ISS lab popular with commercial and government sectors
By Steven Collicott|December 2017
The Microgravity and Space Processes Technical Committee encourages the advancement and public awareness of low-gravity studies in physics, materials, biological sciences and related fields.
The International Space Station is increasingly relevant to a broader portion of the science community and commerce, and developments in 2017 bore out this trend.
During ISS Increments 49-51, a team at Chungnam National University in South Korea in March acquired results from the Advanced Colloids Experiment with Temperature Control, or ACE-T1, on the ISS. The ACE-T1investigated questions about the physics of colloids, which are particles suspended in a liquid. Early results show substantial structural differences between self-assembled clusters formed by using the anisotropic (convex-top) Janus particles (with hydrophilic and hydrophobic ends) in gravity and in microgravity.
Advances are important for developing self-assembling, self-moving and self-replicating technologies for potential Earth applications in the areas of self-assembly, photonics, diagnostics and drug-delivery.
The Zero Boil-Off Tank, or ZBOT, experiment was launched to ISS and installed in the Microgravity Sciences Glovebox in 2017. ZBOT explores technology and scientific modeling necessary for future long-duration space exploration missions that require very large cryogenic propellant tanks.
In news that bodes well for the future of ISS research, the National Science Foundation, in conjunction with the Center for the Advancement of Science in Space, or CASIS, in August awarded $900,000 in grants to three researchers for zero-gravity combustion research on station. The research could lead to advances in fire protection, combustion engines and biomedical technologies, according to a National Science Foundation press release.
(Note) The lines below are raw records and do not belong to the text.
--- src/rtl/fifo_pkg.sv ---
`default_nettype none
// +------------------------------------------------------------------+
// | Module   : fifo_pkg                                              |
// | Purpose  : Shared widths for the 8-bit async FIFO and its peers. |
// | Revision : 1.0                                                   |
// +------------------------------------------------------------------+
package fifo_pkg;
    localparam int DATA_W     = 8;
    localparam int ADDR_W     = 8;
    localparam int FIFO_DEPTH = 1 << ADDR_W;
endpackage
`default_nettype wire

--- src/rtl/fifo_skid_buf.sv ---
`default_nettype none
// +------------------------------------------------------------------+
// | Module   : fifo_skid_buf                                         |
// | Purpose  : Small circular buffer with push/pop, occupancy, head. |
// | Revision : 1.0                                                   |
// +------------------------------------------------------------------+
module fifo_skid_buf
    import fifo_pkg::*;
#(
    parameter int DEPTH = 3,
    parameter int DW    = DATA_W
) (
    input  logic                       clk,
    input  logic                       rst,
    input  logic                       push_i,
    input  logic [DW-1:0]              push_data_i,
    input  logic                       pop_i,
    output logic [$clog2(DEPTH+1)-1:0] cnt_o,
    output logic [DW-1:0]              head_o
);
    localparam int PTR_W = (DEPTH > 1) ? $clog2(DEPTH) : 1;
    localparam int OCC_W = $clog2(DEPTH + 1);
    localparam logic [PTR_W-1:0] LAST_PTR = PTR_W'(DEPTH - 1);
    localparam logic [OCC_W-1:0] FULL     = OCC_W'(DEPTH);

    logic [DW-1:0]    mem_q [DEPTH];
    logic [PTR_W-1:0] head_q, head_d;
    logic [PTR_W-1:0] tail_q, tail_d;
    logic [OCC_W-1:0] cnt_q, cnt_d;
    logic             do_pop;

    assign do_pop = pop_i & (cnt_q != '0);

    always_comb begin
        head_d = head_q;
        tail_d = tail_q;
        cnt_d  = cnt_q;
        if (push_i) begin
            tail_d = (tail_q == LAST_PTR) ? '0 : tail_q + 1'b1;
        end
        if (do_pop) begin
            head_d = (head_q == LAST_PTR) ? '0 : head_q + 1'b1;
        end
        if (push_i && !do_pop) begin
            cnt_d = cnt_q + 1'b1;
        end else if (!push_i && do_pop) begin
            cnt_d = cnt_q - 1'b1;
        end
    end

    always_ff @(posedge clk or negedge rst) begin
        if (!rst) begin
            head_q <= '0;
            tail_q <= '0;
            cnt_q  <= '0;
            for (int i = 0; i < DEPTH; i++) begin
                mem_q[i] <= '0;
            end
        end else begin
            head_q <= head_d;
            tail_q <= tail_d;
            cnt_q  <= cnt_d;
            if (push_i) begin
                mem_q[tail_q] <= push_data_i;
            end
        end
    end

    assign cnt_o  = cnt_q;
    assign head_o = mem_q[head_q];

    // The read-issue throttle upstream must keep a full buffer from ever seeing a lone push.
    a_no_overflow: assert property (@(posedge clk) disable iff (!rst)
        !(push_i && !do_pop && (cnt_q == FULL)));

endmodule
`default_nettype wire

--- src/rtl/fifo_rd_streamer.sv ---
`default_nettype none
// +------------------------------------------------------------------+
// | Module   : fifo_rd_streamer                                      |
// | Purpose  : Turns FIFO pops into a framed valid/ready byte stream.|
// | Revision : 1.0                                                   |
// +------------------------------------------------------------------+
module fifo_rd_streamer
    import fifo_pkg::*;
#(
    parameter int BUF_DEPTH = 3,
    parameter int PKT_LEN   = 16,
    parameter int CNT_W     = 16
) (
    input  logic              clk,
    input  logic              rst,
    input  logic              en,
    input  logic              fifo_empty,
    output logic              fifo_rd,
    input  logic [DATA_W-1:0] fifo_d,
    output logic [DATA_W-1:0] m_data,
    output logic              m_valid,
    input  logic              m_ready,
    output logic              m_last,
    output logic [CNT_W-1:0]  pkt_cnt,
    output logic              busy
);
    localparam int OCC_W = $clog2(BUF_DEPTH + 1);
    localparam int IDX_W = (PKT_LEN > 1) ? $clog2(PKT_LEN) : 1;
    localparam logic [IDX_W-1:0] LAST_IDX = IDX_W'(PKT_LEN - 1);
    localparam logic [OCC_W:0]   DEPTH_L  = (OCC_W + 1)'(BUF_DEPTH);

    logic              pend_q, pend_d;
    logic [IDX_W-1:0]  idx_q, idx_d;
    logic [CNT_W-1:0]  pkt_cnt_q, pkt_cnt_d;
    logic [OCC_W-1:0]  occ;
    logic [OCC_W:0]    committed;
    logic              beat;

    fifo_skid_buf #(
        .DEPTH (BUF_DEPTH),
        .DW    (DATA_W)
    ) u_buf (
        .clk         (clk),
        .rst         (rst),
        .push_i      (pend_q),
        .push_data_i (fifo_d),
        .pop_i       (beat),
        .cnt_o       (occ),
        .head_o      (m_data)
    );

    // Counting the in-flight byte as occupied guarantees it always has a slot to land in.
    assign committed = {1'b0, occ} + {{OCC_W{1'b0}}, pend_q};
    assign fifo_rd   = rst & en & ~fifo_empty & (committed < DEPTH_L);

    assign m_valid = (occ != '0);
    assign m_last  = m_valid & (idx_q == LAST_IDX);
    assign beat    = m_valid & m_ready;
    assign busy    = pend_q | (occ != '0);
    assign pkt_cnt = pkt_cnt_q;

    always_comb begin
        pend_d    = fifo_rd & ~fifo_empty;
        idx_d     = idx_q;
        pkt_cnt_d = pkt_cnt_q;
        if (beat) begin
            idx_d = (idx_q == LAST_IDX) ? '0 : idx_q + 1'b1;
            if (m_last) begin
                pkt_cnt_d = pkt_cnt_q + 1'b1;
            end
        end
    end

    always_ff @(posedge clk or negedge rst) begin
        if (!rst) begin
            pend_q    <= 1'b0;
            idx_q     <= '0;
            pkt_cnt_q <= '0;
        end else begin
            pend_q    <= pend_d;
            idx_q     <= idx_d;
            pkt_cnt_q <= pkt_cnt_d;
        end
    end

endmodule
`default_nettype wire

--- config.mk ---
export PLATFORM = sky130hd
export DESIGN_NAME = fifo_rd_streamer
export DESIGN_NICKNAME = d
export VERILOG_FILES = /design/src/rtl/fifo_pkg.sv /design/src/rtl/fifo_skid_buf.sv /design/src/rtl/fifo_rd_streamer.sv
export SDC_FILE = /design/constraint.sdc
export NUM_CORES = 1
export LEC_CHECK = 0
export CAP_MARGIN = 10
export CORE_ASPECT_RATIO = 1.25
export CORE_MARGIN = 2
export CORE_UTILIZATION = 30
export DETAILED_ROUTE_END_ITERATION = 6
export DONT_BUFFER_PORTS = 1
export SLEW_MARGIN = 10
export SYNTH_ARGS = -nofsm -noshare
export SYNTH_HDL_FRONTEND = slang
export SYNTH_SLANG_ARGS = --single-unit
--- constraint.sdc ---
create_clock -name clk -period 4.85 [get_ports clk]
set_clock_uncertainty 0.1 [all_clocks]
set_input_delay 0.485 -clock clk [delete_from_list [all_inputs] [get_ports clk]]
set_output_delay 0.485 -clock clk [all_outputs]
set_load 0.05 [all_outputs]
; ---- Word level (Yosys, flattened, before mapping)
; Cells that the tools add are included.
[classes]
add_sub_neg = 7
mul = 0
n_div = 0
order_cmp = 4
n_eq_ne = 3
shift = 0
n_mux = 11
n_bitwise = 11
n_reduce_logical = 8
[op_table]
columns = operator, count
row1 = $bwmux W24, 1
row2 = $mux W8, 3
row3 = $add A16 B1 Y16 const B, 1
row4 = $bmux W8 S2, 1
row5 = $demux W8 S2, 1
row6 = $mux W2, 4
row7 = $and A1 B1 Y1, 7
row8 = $add A2 B1 Y2 const B, 3
row9 = $ge A3 B3 Y1 const B, 2
row10 = $not A2 Y3, 2
row11 = $add A4 B1 Y4 const B, 1
row12 = $eq A2 B2 Y1 const B, 2
row13 = $eq A4 B4 Y1 const B, 1
row14 = $mux W4, 1
row15 = $reduce_bool A2 Y1, 2
row16 = $add A2 B1 Y3, 1
row17 = $logic_and A1 B1 Y1, 3
row18 = $lt A3 B1 Y1 const B, 1
row19 = $lt A3 B2 Y1 const B, 1
row20 = $logic_not A1 Y1, 2
row21 = $reduce_and A2 Y1, 1
row22 = $sub A2 B1 Y2 const B, 1
row23 = $not A1 Y1, 1
row24 = $or A1 B1 Y1, 1
[totals]
reg_bits = 51
latch_bits = 0
ram_bits = 0
rom_bits = 0
output_inout_bits = 28
wordCells = 53
mem_count = 0

; ---- Logic depth before layout (Yosys ltp)
; Gate-level depths: netlist of run 1.
[depth]
depth_word = 6
ltp_mapped = 6

; ---- By module
; A second synthesis of run 1 with hierarchy kept.
[hier_totals]
hier_cells = 187
hier_area_um2 = 2337.2
[by_module_without_submodules]
columns = module, n_inst, cells_per_inst, area_each_um2, seq_area_each_um2
row1 = fifo_skid_buf, 1, 99, 1313.8, 750.7
row2 = fifo_rd_streamer, 1, 88, 1023.5, 525.5

; ---- Worst setup path after synthesis of run 1
; OpenSTA, ideal clock, no wires.
[synth_timing]
path_kind = reg-to-output
startpoint = register u_buf.cnt_q[0], in the netlist u_buf.cnt_o[0]
endpoint = output fifo_rd
t_arrival_ns = 3.398
t_required_ns = 4.265
path_slack_ns = 0.867
path_stages_with_launch = 4
n_path_buf = 0
cell_sequence = dfrtp_1 -> ha_1 -> ha_1 -> a2111oi_0
[synth_between]
elab_chain_len = 3
[synth_rtl]
columns = element, line_no
row1 = "start, declared", fifo_skid_buf.sv:29  ; logic [OCC_W-1:0] cnt_q, cnt_d;
row2 = "start signal, assigned", fifo_skid_buf.sv:62  ; cnt_q <= cnt_d;
row3 = $add A2 B1 Y3, fifo_rd_streamer.sv:53  ; assign committed = {1'b0, occ} + {{OCC_W{1'b0}}, pend_q};
row4 = $lt A3 B2 Y1, fifo_rd_streamer.sv:54  ; assign fifo_rd = rst & en & ~fifo_empty & (committed < DEPTH_L);
row5 = $and A1 B1 Y1, fifo_rd_streamer.sv:54
row6 = "end, declared", fifo_rd_streamer.sv:18  ; output logic fifo_rd,
; No other way between the ends.

; ---- Worst setup path in the final report of run 1
[layout_timing]
startpoint = register u_buf.head_q[1]
endpoint = output m_data[0]
[layout_between]
elab_chain_len = 4
[layout_rtl]
columns = element, line_no
row1 = "start, declared", fifo_skid_buf.sv:27  ; logic [PTR_W-1:0] head_q, head_d;
row2 = "start signal, assigned", fifo_skid_buf.sv:53  ; head_q <= '0;
row3 = "start signal, assigned", fifo_skid_buf.sv:60  ; head_q <= head_d;
row4 = $not A2 Y3 (not written as such), fifo_skid_buf.sv:70  ; assign head_o = mem_q[head_q];
row5 = $bmux W8 S2, fifo_skid_buf.sv:70
row6 = $mux W8 (not written as such) (2 in a row), fifo_skid_buf.sv:70
row7 = "end, declared", fifo_rd_streamer.sv:20  ; output logic [DATA_W-1:0] m_data,
; No other way between the ends. The select of a mux whose other input is x is not followed.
CASIS and the National Center for Advancing Translational Sciences, part of the National Institutes of Health, in June announced five multiyear grants to examine human physiology and diseases onboard the ISS.
As agencies other than NASA put experiments on the ISS, they confirm its practical and desirable character as a research laboratory.
The commercial sector also invested in ISS science in 2017. The Target store chain, working with CASIS, announced in July the “ISS Cotton Sustainability Challenge,” which solicits proposals for biological, remote-sensing, or physical science experiments on ISS to improve the sustainability of commercial cotton crops on Earth. The winning proposal, to be announced in early 2018, will receive up to $1 million.
Following four suborbital flights with a single vehicle in 2016, including three with science payloads on board, Blue Origin appears to be on the verge of beginning commercial operations for science flights in 2017. Virgin Galactic returned to flight test operations throughout 2017. Purdue University is partnered with a local second-grade class to fly a low-cost educational payload on a pending Blue Origin sub-orbital flight. The cost of the educational flight, $8,000, is a fraction of that of K-12 sports and other activities, and thus, indicates that educational spaceflight is accessible to most schools in the country. The Next-gen Sub-orbital Researchers Conference in December 2017 is scheduled to showcase these and other advances in commercial sub-orbital spaceflight for research and education uses expected to blossom in 2018.
The NASA Flight Opportunities program in STMD Space Technology Mission Directorate continued its pursuit of spaceflight technology advances. In the past year, it awarded 12 technologies to fly in parabolic aircraft flights or commercial re-usable suborbital rockets. Technologies include regolith properties, microfluidics and manipulation of protein droplets. Earlier awards created technology payloads that are also expected to fly in 2018.